■ SUPPLIED DATA ■
-------------------------

<file path="src/hw/rtl/rbch_pkg.sv">
// Shared types and constants for the ray/box nearest-hit block.
// No dependencies.
package rbch_pkg;

   localparam int BoxCount = 1024;
   localparam int CountW   = $clog2(BoxCount + 1);

   // Register indexes
   localparam logic [2:0] REG_ORG_X = 3'd0;
   localparam logic [2:0] REG_ORG_Y = 3'd1;
   localparam logic [2:0] REG_ORG_Z = 3'd2;
   localparam logic [2:0] REG_DIR_X = 3'd3;
   localparam logic [2:0] REG_DIR_Y = 3'd4;
   localparam logic [2:0] REG_DIR_Z = 3'd5;
   localparam logic [2:0] REG_MAXD  = 3'd6;
   localparam logic [2:0] REG_LAYER = 3'd7;

   // Numerator magnitude: |D| < 2^35, shifted by 13 -> 48 bits
   localparam int NumW = 48;
   localparam int DenW = 15;

   typedef struct packed {
      logic signed [31:0] box_center_x;
      logic signed [31:0] box_center_y;
      logic signed [31:0] box_center_z;
      logic [30:0]        box_size_x;
      logic [30:0]        box_size_y;
      logic [30:0]        box_size_z;
      logic               box_enabled;
      logic               box_is_square;
      logic [2:0]         box_layer;
      logic [9:0]         box_id;
      logic               last_box;
   } req_type;

   typedef struct packed {
      logic        hit;
      logic [9:0]  hit_id;
      logic [30:0] hit_distance;
   } rsp_type;

   // Divider control from sequencer
   typedef struct packed {
      logic            start;
      logic [NumW-1:0] num;
      logic [DenW:0]   den;
   } div_cmd_type;

endpackage

</file>
<file path="src/hw/rtl/rbch_divider.sv">
// Radix-2 restoring divider, one quotient bit per cycle, unsigned.
// Depends on rbch_pkg.
module rbch_divider import rbch_pkg::*; (
   input  logic            clock,
   input  logic            reset,
   input  div_cmd_type     cmd,
   output logic            done,
   output logic [NumW-1:0] quot
);

   logic [NumW-1:0]      q_ff, q_in;
   logic [DenW+1:0]      r_ff, r_in;
   logic [DenW:0]        d_ff, d_in;
   logic [5:0]           cnt_ff, cnt_in;
   logic                 busy_ff, busy_in;
   logic [DenW+1:0]      trial;
   logic [DenW+1:0]      diff;

   // One shift-subtract step
   always_comb begin
      trial   = {r_ff[DenW:0], q_ff[NumW-1]};
      diff    = trial - {1'b0, d_ff};
      q_in    = q_ff;
      r_in    = r_ff;
      d_in    = d_ff;
      cnt_in  = cnt_ff;
      busy_in = busy_ff;
      if (cmd.start) begin
         q_in    = cmd.num;
         r_in    = '0;
         d_in    = cmd.den;
         cnt_in  = 6'(NumW);
         busy_in = 1'b1;
      end else if (busy_ff) begin
         if (!diff[DenW+1]) begin
            r_in = diff;
            q_in = {q_ff[NumW-2:0], 1'b1};
         end else begin
            r_in = trial;
            q_in = {q_ff[NumW-2:0], 1'b0};
         end
         cnt_in = cnt_ff - 6'd1;
         if (cnt_ff == 6'd1) busy_in = 1'b0;
      end
   end

   always_ff @(posedge clock) begin
      q_ff <= q_in;
      r_ff <= r_in;
      d_ff <= d_in;
      if (reset) begin
         busy_ff <= 1'b0;
         cnt_ff  <= '0;
      end else begin
         busy_ff <= busy_in;
         cnt_ff  <= cnt_in;
      end
   end

   assign done = busy_ff && (cnt_ff == 6'd1);
   assign quot = {q_ff[NumW-2:0], ~diff[DenW+1]};

endmodule

</file>
<file path="src/hw/rtl/ray_box_closest_hit.sv">
// Top level: ray/box slab test over a stream of boxes, nearest hit kept.
// Depends on rbch_pkg and rbch_divider.
//
//  channel | direction | handshake            | payload
//  req_    | in        | req_valid/req_stall  | req_type box transaction
//  rsp_    | out       | rsp_valid/rsp_stall  | rsp_type result transaction
//  csr_    | in        | APB psel/penable     | 32-bit registers at 4*i
//
// A taking-part box costs up to six divisions in the shared divider, each a
// setup state and then 48 quotient bits, followed by evaluate and done; a skipped
// box goes straight to done, and no new box is taken before idle. An axis with a
// tiny direction takes only a setup state and no division.
// Reset is synchronous and clears control state and registers.
// A result waits in the output register while the next box is worked on; only
// a box that ends a query waits in done until that result has been delivered.
module ray_box_closest_hit import rbch_pkg::*; (
   input  logic        clock,
   input  logic        reset,
   input  logic        req_valid,
   output logic        req_stall,
   input  req_type     req_data,
   output logic        rsp_valid,
   input  logic        rsp_stall,
   output rsp_type     rsp_data,
   input  logic        csr_psel,
   input  logic        csr_penable,
   input  logic        csr_pwrite,
   input  logic [4:0]  csr_paddr,
   input  logic [31:0] csr_pwdata,
   output logic [31:0] csr_prdata,
   output logic        csr_pready
);

   localparam logic [2:0] ST_IDLE = 3'd0;
   localparam logic [2:0] ST_SETUP = 3'd1;
   localparam logic [2:0] ST_WAIT = 3'd2;
   localparam logic [2:0] ST_EVAL = 3'd3;
   localparam logic [2:0] ST_DONE = 3'd4;

   localparam logic signed [63:0] TPosInf = 64'sh4000_0000_0000_0000;
   localparam logic signed [63:0] TNegInf = -64'sh4000_0000_0000_0000;

   // Configuration registers
   logic signed [31:0] org_ff [3];
   logic signed [15:0] dir_ff [3];
   logic [30:0]        maxd_ff;
   logic [2:0]         qlayer_ff;
   logic               wr;
   logic [2:0]         widx;

   assign csr_pready = 1'b1;
   assign wr   = csr_psel && csr_penable && csr_pwrite;
   assign widx = csr_paddr[4:2];

   always_ff @(posedge clock) begin
      if (reset) begin
         for (int i = 0; i < 3; i++) begin
            org_ff[i] <= '0;
            dir_ff[i] <= '0;
         end
         maxd_ff   <= '0;
         qlayer_ff <= '0;
      end else if (wr) begin
         unique case (widx)
            REG_ORG_X: org_ff[0] <= csr_pwdata;
            REG_ORG_Y: org_ff[1] <= csr_pwdata;
            REG_ORG_Z: org_ff[2] <= csr_pwdata;
            REG_DIR_X: dir_ff[0] <= csr_pwdata[15:0];
            REG_DIR_Y: dir_ff[1] <= csr_pwdata[15:0];
            REG_DIR_Z: dir_ff[2] <= csr_pwdata[15:0];
            REG_MAXD:  maxd_ff   <= csr_pwdata[30:0];
            REG_LAYER: qlayer_ff <= csr_pwdata[2:0];
            default: ;
         endcase
      end
   end

   // Read back
   always_comb begin
      unique case (widx)
         REG_ORG_X: csr_prdata = org_ff[0];
         REG_ORG_Y: csr_prdata = org_ff[1];
         REG_ORG_Z: csr_prdata = org_ff[2];
         REG_DIR_X: csr_prdata = {{16{dir_ff[0][15]}}, dir_ff[0]};
         REG_DIR_Y: csr_prdata = {{16{dir_ff[1][15]}}, dir_ff[1]};
         REG_DIR_Z: csr_prdata = {{16{dir_ff[2][15]}}, dir_ff[2]};
         REG_MAXD:  csr_prdata = {1'b0, maxd_ff};
         REG_LAYER: csr_prdata = {29'd0, qlayer_ff};
         default:   csr_prdata = '0;
      endcase
   end

   // Sequencer and query state
   logic [2:0]          state_ff, state_in;
   req_type             box_ff;
   logic [1:0]          axis_ff, axis_in;
   logic                side_ff, side_in;
   logic signed [63:0]  lo_ff, lo_in, hi_ff, hi_in, t1_ff, t1_in;
   logic                open_ff, open_in, found_ff, found_in;
   logic [31:0]         near_ff, near_in;
   logic [9:0]          nid_ff, nid_in;
   logic [CountW-1:0]   seen_ff, seen_in;
   logic                ov_ff, ov_in;
   rsp_type             out_ff, out_in;

   logic                accept;
   div_cmd_type         cmd;
   logic                ddone;
   logic [NumW-1:0]     quot;
   logic signed [15:0]  dcur;
   logic                axis_on;
   logic signed [34:0]  cen, dnum;
   logic [34:0]         dmag;
   logic signed [63:0]  tq, tn, tf, thit;
   logic                qneg_ff, qneg_in;
   logic                take;
   logic                zero_dir;

   assign req_stall = (state_ff != ST_IDLE);
   assign accept    = req_valid && !req_stall;
   assign rsp_valid = ov_ff;
   assign rsp_data  = out_ff;
   assign zero_dir  = (dir_ff[0] == 0) && (dir_ff[1] == 0) && (dir_ff[2] == 0);

   // Operands for the current axis and side
   always_comb begin
      logic signed [31:0] c;
      logic [30:0]        s;
      unique case (axis_ff)
         2'd0: begin c = box_ff.box_center_x; s = box_ff.box_size_x; end
         2'd1: begin c = box_ff.box_center_y; s = box_ff.box_size_y; end
         default: begin c = box_ff.box_center_z; s = box_ff.box_size_z; end
      endcase
      dcur    = dir_ff[axis_ff];
      axis_on = (dcur > 16'sd1) || (dcur < -16'sd1);
      cen     = 35'(c) * 35'sd2 - 35'(org_ff[axis_ff]) * 35'sd2;
      dnum    = side_ff ? cen + 35'($signed({1'b0, s})) : cen - 35'($signed({1'b0, s}));
      dmag    = dnum[34] ? 35'(-dnum) : 35'(dnum);
      cmd.num = {dmag[34:0], 13'd0};
      cmd.den = dcur[15] ? 16'(-dcur) : 16'(dcur);
      cmd.start = 1'b0;
      if (state_ff == ST_SETUP && axis_on) cmd.start = 1'b1;
   end

   rbch_divider u_div (
      .clock (clock),
      .reset (reset),
      .cmd   (cmd),
      .done  (ddone),
      .quot  (quot)
   );

   assign tq   = qneg_ff ? -64'($signed({1'b0, quot})) : 64'($signed({1'b0, quot}));
   assign tn   = (t1_ff < tq) ? t1_ff : tq;
   assign tf   = (t1_ff < tq) ? tq : t1_ff;
   assign thit = lo_ff[63] ? 64'sd0 : lo_ff;

   always_comb begin
      state_in = state_ff;
      axis_in  = axis_ff;
      side_in  = side_ff;
      lo_in    = lo_ff;
      hi_in    = hi_ff;
      t1_in    = t1_ff;
      qneg_in  = qneg_ff;
      open_in  = open_ff;
      found_in = found_ff;
      near_in  = near_ff;
      nid_in   = nid_ff;
      seen_in  = seen_ff;
      ov_in    = ov_ff && rsp_stall;
      out_in   = out_ff;
      take     = 1'b0;
      unique case (state_ff)
         ST_IDLE: begin
            if (accept) begin
               if (!open_ff) begin
                  open_in  = 1'b1;
                  near_in  = {1'b0, maxd_ff};
                  nid_in   = '0;
                  found_in = 1'b0;
                  seen_in  = CountW'(1);
               end else begin
                  seen_in = seen_ff + CountW'(1);
               end
               axis_in = 2'd0;
               side_in = 1'b0;
               lo_in   = TNegInf;
               hi_in   = TPosInf;
               if (req_data.box_enabled && req_data.box_is_square && !zero_dir &&
                   (qlayer_ff == 3'd0 || req_data.box_layer == qlayer_ff))
                  state_in = ST_SETUP;
               else
                  state_in = ST_DONE;
            end
         end
         ST_SETUP: begin
            qneg_in = dnum[34] ^ dcur[15];
            if (axis_on) state_in = ST_WAIT;
            else if (axis_ff == 2'd2) state_in = ST_EVAL;
            else axis_in = axis_ff + 2'd1;
         end
         ST_WAIT: begin
            if (ddone) begin
               if (!side_ff) begin
                  t1_in   = tq;
                  side_in = 1'b1;
                  state_in = ST_SETUP;
               end else begin
                  if (tn > lo_ff) lo_in = tn;
                  if (tf < hi_ff) hi_in = tf;
                  side_in = 1'b0;
                  if (axis_ff == 2'd2) state_in = ST_EVAL;
                  else begin
                     axis_in  = axis_ff + 2'd1;
                     state_in = ST_SETUP;
                  end
               end
            end
         end
         ST_EVAL: begin
            if (!(hi_ff < 0 || lo_ff > hi_ff) && thit < $signed({32'd0, near_ff})) begin
               near_in  = thit[31:0];
               nid_in   = box_ff.box_id;
               found_in = 1'b1;
            end
            state_in = ST_DONE;
         end
         ST_DONE: begin
            take = box_ff.last_box || (seen_ff >= CountW'(BoxCount));
            if (take && ov_ff && rsp_stall) begin
               // previous result still held by the receiver
               state_in = ST_DONE;
            end else begin
               if (take) begin
                  out_in.hit          = found_ff;
                  out_in.hit_id       = found_ff ? nid_ff : 10'd0;
                  out_in.hit_distance = found_ff ? near_ff[30:0] : 31'd0;
                  ov_in   = 1'b1;
                  open_in = 1'b0;
               end
               state_in = ST_IDLE;
            end
         end
         default: state_in = ST_IDLE;
      endcase
   end

   always_ff @(posedge clock) begin
      if (accept) box_ff <= req_data;
      axis_ff <= axis_in;
      side_ff <= side_in;
      lo_ff   <= lo_in;
      hi_ff   <= hi_in;
      t1_ff   <= t1_in;
      qneg_ff <= qneg_in;
      near_ff <= near_in;
      nid_ff  <= nid_in;
      out_ff  <= out_in;
      if (reset) begin
         state_ff <= ST_IDLE;
         open_ff  <= 1'b0;
         found_ff <= 1'b0;
         seen_ff  <= '0;
         ov_ff    <= 1'b0;
      end else begin
         state_ff <= state_in;
         open_ff  <= open_in;
         found_ff <= found_in;
         seen_ff  <= seen_in;
         ov_ff    <= ov_in;
      end
   end

   // Checks
   a_no_accept_busy: assert property (@(posedge clock) disable iff (reset)
      state_ff != ST_IDLE |-> !accept) else $error("box taken while busy");
   a_rsp_from_done: assert property (@(posedge clock) disable iff (reset)
      $rose(ov_ff) |-> $past(state_ff) == ST_DONE) else $error("result outside done");
   a_no_hit_zero: assert property (@(posedge clock) disable iff (reset)
      ov_ff && !out_ff.hit |-> out_ff.hit_id == 10'd0 && out_ff.hit_distance == 31'd0)
      else $error("miss carries data");

endmodule
</file>
<file path="config.mk">
export PLATFORM = sky130hd
export DESIGN_NAME = ray_box_closest_hit
export DESIGN_NICKNAME = d
export VERILOG_FILES = /design/src/hw/rtl/rbch_pkg.sv /design/src/hw/rtl/rbch_divider.sv /design/src/hw/rtl/ray_box_closest_hit.sv
export SDC_FILE = /design/constraint.sdc
export NUM_CORES = 2
export LEC_CHECK = 0
export BUFFER_PORTS_ARGS = -buffer_cell sky130_fd_sc_hd__buf_2
export CORE_ASPECT_RATIO = 2
export CORE_UTILIZATION = 60
export DETAILED_ROUTE_END_ITERATION = 10
export HOLD_SLACK_MARGIN = 0.03
export PLACE_DENSITY = 0.82
export SLEW_MARGIN = 20
export SYNTH_ARGS = -nofsm -noshare
export SYNTH_HDL_FRONTEND = slang
export SYNTH_HIERARCHICAL = 1
export SYNTH_SLANG_ARGS = --single-unit
export TNS_END_PERCENT = 30
</file>
<file path="constraint.sdc">
create_clock -name clock -period 29.2 [get_ports clock]
set_clock_uncertainty 0.15 [all_clocks]
set_input_delay 2.92 -clock clock [delete_from_list [all_inputs] [get_ports clock]]
set_output_delay 2.92 -clock clock [all_outputs]
set_load 0.02 [all_outputs]
</file>
# == After elaboration in Yosys (flattened, before gate mapping) ==
# Memories as Yosys holds them, arrays and structs flattened. A register that Yosys moved wholly into a read port is not among the register bits.
# Index checks and enable logic that the tools add are counted.
# op_classes
addsub,10
order_cmp,9
n_eq_ne,26
mux,103
n_bitwise,10
n_reduce_logical,47
# op_table
op,n
64-bit two-way mux,11
32-bit case mux with 8 select lines,1
64-bit case mux with 2 select lines,2
32-bit two-way mux,6
64-bit > comparator,2
64-bit less-than comparator,2
32-bit case mux with 2 select lines,2
32-bit logical NOT,3
48-bit two-way mux,2
35-bit two-way mux,2
"64-bit by 1-bit less-than comparator with 1-bit output, second input constant",1
16-bit two-way mux,4
48-bit negation with 64-bit output,1
63-bit by 32-bit less-than comparator with 1-bit output,1
63-bit two-way mux,1
31-bit case mux with 2 select lines,1
1-bit two-way mux,43
34-bit by 32-bit adder with 35-bit output,1
35-bit negation,1
34-bit by 32-bit subtractor with 35-bit output,1
33-bit by 33-bit subtractor with 34-bit output,1
10-bit two-way mux,3
"2-bit inequality test, second input constant",10
10-bit case mux with 2 select lines,1
other kinds (39),102
# totals
register_bits,618
ramBits,144
in_bits,249
out_inout_bits,77
wordCells,241
n_memories,2
# mem_list
memory,words,width,read_ports,rd_clocked_by_memory_dff,wr,line,source
org_ff,3,32,4,1,3,ray_box_closest_hit.sv:44,logic signed [31:0] org_ff [3];
dir_ff,3,16,4,1,3,ray_box_closest_hit.sv:45,logic signed [15:0] dir_ff [3];

# == Depth between registers and ports, before layout ==
# depth
word_depth,11
mapped_depth,49
depth_no_buf,44

# == By module ==
# Netlist, hierarchy kept.
# by_module_without_submodules
module,instances,cells_per_inst,area_per_inst_um2,seq_area_each_um2
ray_box_closest_hit,1,4182,42716.0,19799.0
rbch_divider,1,414,4734.5,2382.3

# == Worst setup path after synthesis ==
# OpenSTA, ideal clock, no wires.
# synth_path
path_type,reg-to-reg
start,register u_div.d_ff[13]
end,register hi_ff[0] (enable)
setup_time_ns,0.424
t_arrival_ns,10.489
required_ns,28.626
slack_ns,18.137
path_stages_with_launch,46
n_path_buf,5
path_cell_list,edfxtp_1 inv_1 ha_1 buf_2 a21oi_2 o21ai_1 or4_1 o211ai_2 or2_4 inv_4 buf_6 inv_1 ha_1 nand2b_1 or4_1 or3_1 clkbuf_1 nand3b_1 [10 not listed] a31o_2 nor2_2 xnor2_4 buf_4 mux2_2 ha_1 a21o_1 a21o_1 a21o_1 a21o_1 a21o_1 a21oi_1 o22ai_1 a211oi_1 nand4_1 a21oi_1 a41oi_1 nand2_1
# synth_via
elab_chain_len,9
# synth_lines
element,line,source
from (decl),rbch_divider.sv:13,"logic [DenW:0] d_ff, d_in;"
from (signal assigned),rbch_divider.sv:50,d_ff <= d_in;
17-bit by 16-bit subtractor with 17-bit output (*),rbch_divider.sv:22,"diff = trial - {1'b0, d_ff};"
1-bit inverter (*),rbch_divider.sv:61,"assign quot = {q_ff[NumW-2:0], ~diff[DenW+1]};"
net quot[0],ray_box_closest_hit.sv:109,logic [NumW-1:0] quot;
48-bit negation with 64-bit output,ray_box_closest_hit.sv:153,"assign tq = qneg_ff ? -64'($signed({1'b0, quot})) : 64'($signed({1'b0, quot}));"
64-bit two-way mux (*),ray_box_closest_hit.sv:153,
64-bit less-than comparator,ray_box_closest_hit.sv:155,assign tf = (t1_ff < tq) ? tq : t1_ff;
64-bit two-way mux (*),ray_box_closest_hit.sv:155,
net tf[33],ray_box_closest_hit.sv:114,"logic signed [63:0] tq, tn, tf, thit;"
64-bit less-than comparator (*),ray_box_closest_hit.sv:211,if (tf < hi_ff) hi_in = tf;
2-bit inequality test (no source line) (*),--,
5-bit AND reduction (no source line) (*),--,
to (signal assigned),ray_box_closest_hit.sv:254,hi_ff <= hi_in;
to (decl),ray_box_closest_hit.sv:98,"logic signed [63:0] lo_ff, lo_in, hi_ff, hi_in, t1_ff, t1_in;"
# Mark *: on every way through the listed nets, which the timed path passes. The rest lies on a longest branch.
# A chain may end at the register's enable or synchronous reset.

# == Worst setup path after layout ==
# layout_path
start,register u_div.q_ff[47]
end,register hi_ff[42] (enable)
# layout_via
elab_chain_len,9
# layout_lines
element,line,source
from (decl),rbch_divider.sv:11,"logic [NumW-1:0] q_ff, q_in;"
from (signal assigned),rbch_divider.sv:48,q_ff <= q_in;
17-bit by 16-bit subtractor with 17-bit output (*),rbch_divider.sv:22,
1-bit inverter (*),rbch_divider.sv:61,
net quot[0],ray_box_closest_hit.sv:109,
48-bit negation with 64-bit output,ray_box_closest_hit.sv:153,
64-bit two-way mux (*),ray_box_closest_hit.sv:153,
64-bit less-than comparator,ray_box_closest_hit.sv:155,
64-bit two-way mux (*),ray_box_closest_hit.sv:155,
net tf[33],ray_box_closest_hit.sv:114,
64-bit less-than comparator (*),ray_box_closest_hit.sv:211,
2-bit inequality test (no source line) (*),--,
5-bit AND reduction (no source line) (*),--,
# Marked as above.

==> flow_summary.toml <==
[route]
drtIter0Drc = 2809
firstDrtPassIters = 7
drc = 0
ant_nets = 0
vias = 36900
routed_wl_mm = 137
wl_per_cell_um = 23.3
avgViaCountPerCell = 6.26

[clock_network]
cts_resized = 0
cts.clk_slew.worst_paths_ns = 0.07
tritoncts = "yes"
cts.sinks = 764
numCtsBuffers = 69
ctsHoldBuffers = 0
root_buffer = "clkbuf_16"
cts_buffer_depth = 3
post_cts_buffers = 0
clkLatencyLatePin_ns = 0.67
cts_max_level = 3

[timing]
slew_headroom = 0.211
fin_tns_setup_ns = 0
fin_crit_ns = 15.61
fin_crit_sh = 0.535
max_slew.worst_pin.slew_ns = 1.18
final-hold-violation-count = 0
finalSetupViolations = 0
maxClockFrequency_mhz = 64.0
rsz0062_at_grt = "no"
drv_slew = 0

[power_and_ir_drop]
finalPower_mw = 4.30
p_sw_mw = 1.75
leakage_nw = 21.5
vdd_drop_max_v = 0.0000656
power.internal_mw = 2.55
p_clk_frac = 0.215
p_sw_frac = 0.407
seq_power_share = 0.317
p_per_area_nw_per_um2 = 82.9
power_frac_comb = 0.468

[floorplan]
die_w_um = 201
die_y_um = 400
design.portCount = 326
die_area_um2 = 80300
coreArea_um2 = 78200
start_util = 0.607
rows = 145

[critical_path]
arrival_ns = 15.74
reg2regPathDepth = 45
worst_ep_required_time_ns = 29.33
critPathSlowestCell = "or4_1"
r2r-end = "hi_ff[42]$_SDFFCE_PP0P_"
rr_startpoint = "u_div/q_ff[47]$_DFFE_PP_"
rrSetupSlack_ns = 13.59
crit_path_max_incr_delay_ns = 0.93
start_kind = "register"
critPathMaxFanout = 72
path_common_cell = "a21o_1"
crit_type = "reg2reg"
end_kind = "register"

[synth]
synth.top_cells.by_area = "edfxtp_1, ha_1, dfxtp_1, and2_1, nand2_1"
synth_edf_count = 688
synth_most_common_cell = "edfxtp_1"
yosysSeqAreaShare = 0.467
ys_seq_elements = 764
postSynthCellCount = 4596
synth_area_per_cell_um2 = 10.3
yosys_warnings = 6
ys_top_cells_by_count = "edfxtp_1, ha_1, nand2_1"
synthArstFlopShare = 0
ys.flop_type = "edfxtp_1"
synth_top_area_cell = "edfxtp_1"
syn_area_um2 = 47500
synthDistinctLibCells = 89
synthDominantCellAreaShare = 0.435

[layout]
final_layout_size_suffix_gt1_frac = 0.139
area_growth_pct = 9.36
fin_nets = 5456

[placed_design]
portBuffers = 322
dp_hpwl_mm = 104
gp_congestion = 0.975

[grt]
overflow = 0
grt_first_pass_wirelength_mm = 206
antenna_found_initial = 5
grt_pass1_vias = 36700
grt_usage = 0.340
grt_max_degree = 137

[job]
maxCapViolations = 0

[hold_path]
hp-class = "reg2reg"
whs_endpoint = "maxd_ff[21]$_SDFFE_PP0P_"
hp-start = "maxd_ff[21]$_SDFFE_PP0P_"
min_path_cells = 2

[run_status]
status = "finished clean"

-------------------------

■ TASK ■
Your task for the entries above: copy exactly the span starting with the line with "# synth_path" and going on through the line with "64-bit less-than comparator (*),ray_box_closest_hit.sv:211,if", both lines included, and nothing else.

■ YOUR RESPONSE ■
# synth_path
path_type,reg-to-reg
start,register u_div.d_ff[13]
end,register hi_ff[0] (enable)
setup_time_ns,0.424
t_arrival_ns,10.489
required_ns,28.626
slack_ns,18.137
path_stages_with_launch,46
n_path_buf,5
path_cell_list,edfxtp_1 inv_1 ha_1 buf_2 a21oi_2 o21ai_1 or4_1 o211ai_2 or2_4 inv_4 buf_6 inv_1 ha_1 nand2b_1 or4_1 or3_1 clkbuf_1 nand3b_1 [10 not listed] a31o_2 nor2_2 xnor2_4 buf_4 mux2_2 ha_1 a21o_1 a21o_1 a21o_1 a21o_1 a21o_1 a21oi_1 o22ai_1 a211oi_1 nand4_1 a21oi_1 a41oi_1 nand2_1
# synth_via
elab_chain_len,9
# synth_lines
element,line,source
from (decl),rbch_divider.sv:13,"logic [DenW:0] d_ff, d_in;"
from (signal assigned),rbch_divider.sv:50,d_ff <= d_in;
17-bit by 16-bit subtractor with 17-bit output (*),rbch_divider.sv:22,"diff = trial - {1'b0, d_ff};"
1-bit inverter (*),rbch_divider.sv:61,"assign quot = {q_ff[NumW-2:0], ~diff[DenW+1]};"
net quot[0],ray_box_closest_hit.sv:109,logic [NumW-1:0] quot;
48-bit negation with 64-bit output,ray_box_closest_hit.sv:153,"assign tq = qneg_ff ? -64'($signed({1'b0, quot})) : 64'($signed({1'b0, quot}));"
64-bit two-way mux (*),ray_box_closest_hit.sv:153,
64-bit less-than comparator,ray_box_closest_hit.sv:155,assign tf = (t1_ff < tq) ? tq : t1_ff;
64-bit two-way mux (*),ray_box_closest_hit.sv:155,
net tf[33],ray_box_closest_hit.sv:114,"logic signed [63:0] tq, tn, tf, thit;"
64-bit less-than comparator (*),ray_box_closest_hit.sv:211,if (tf < hi_ff) hi_in = tf;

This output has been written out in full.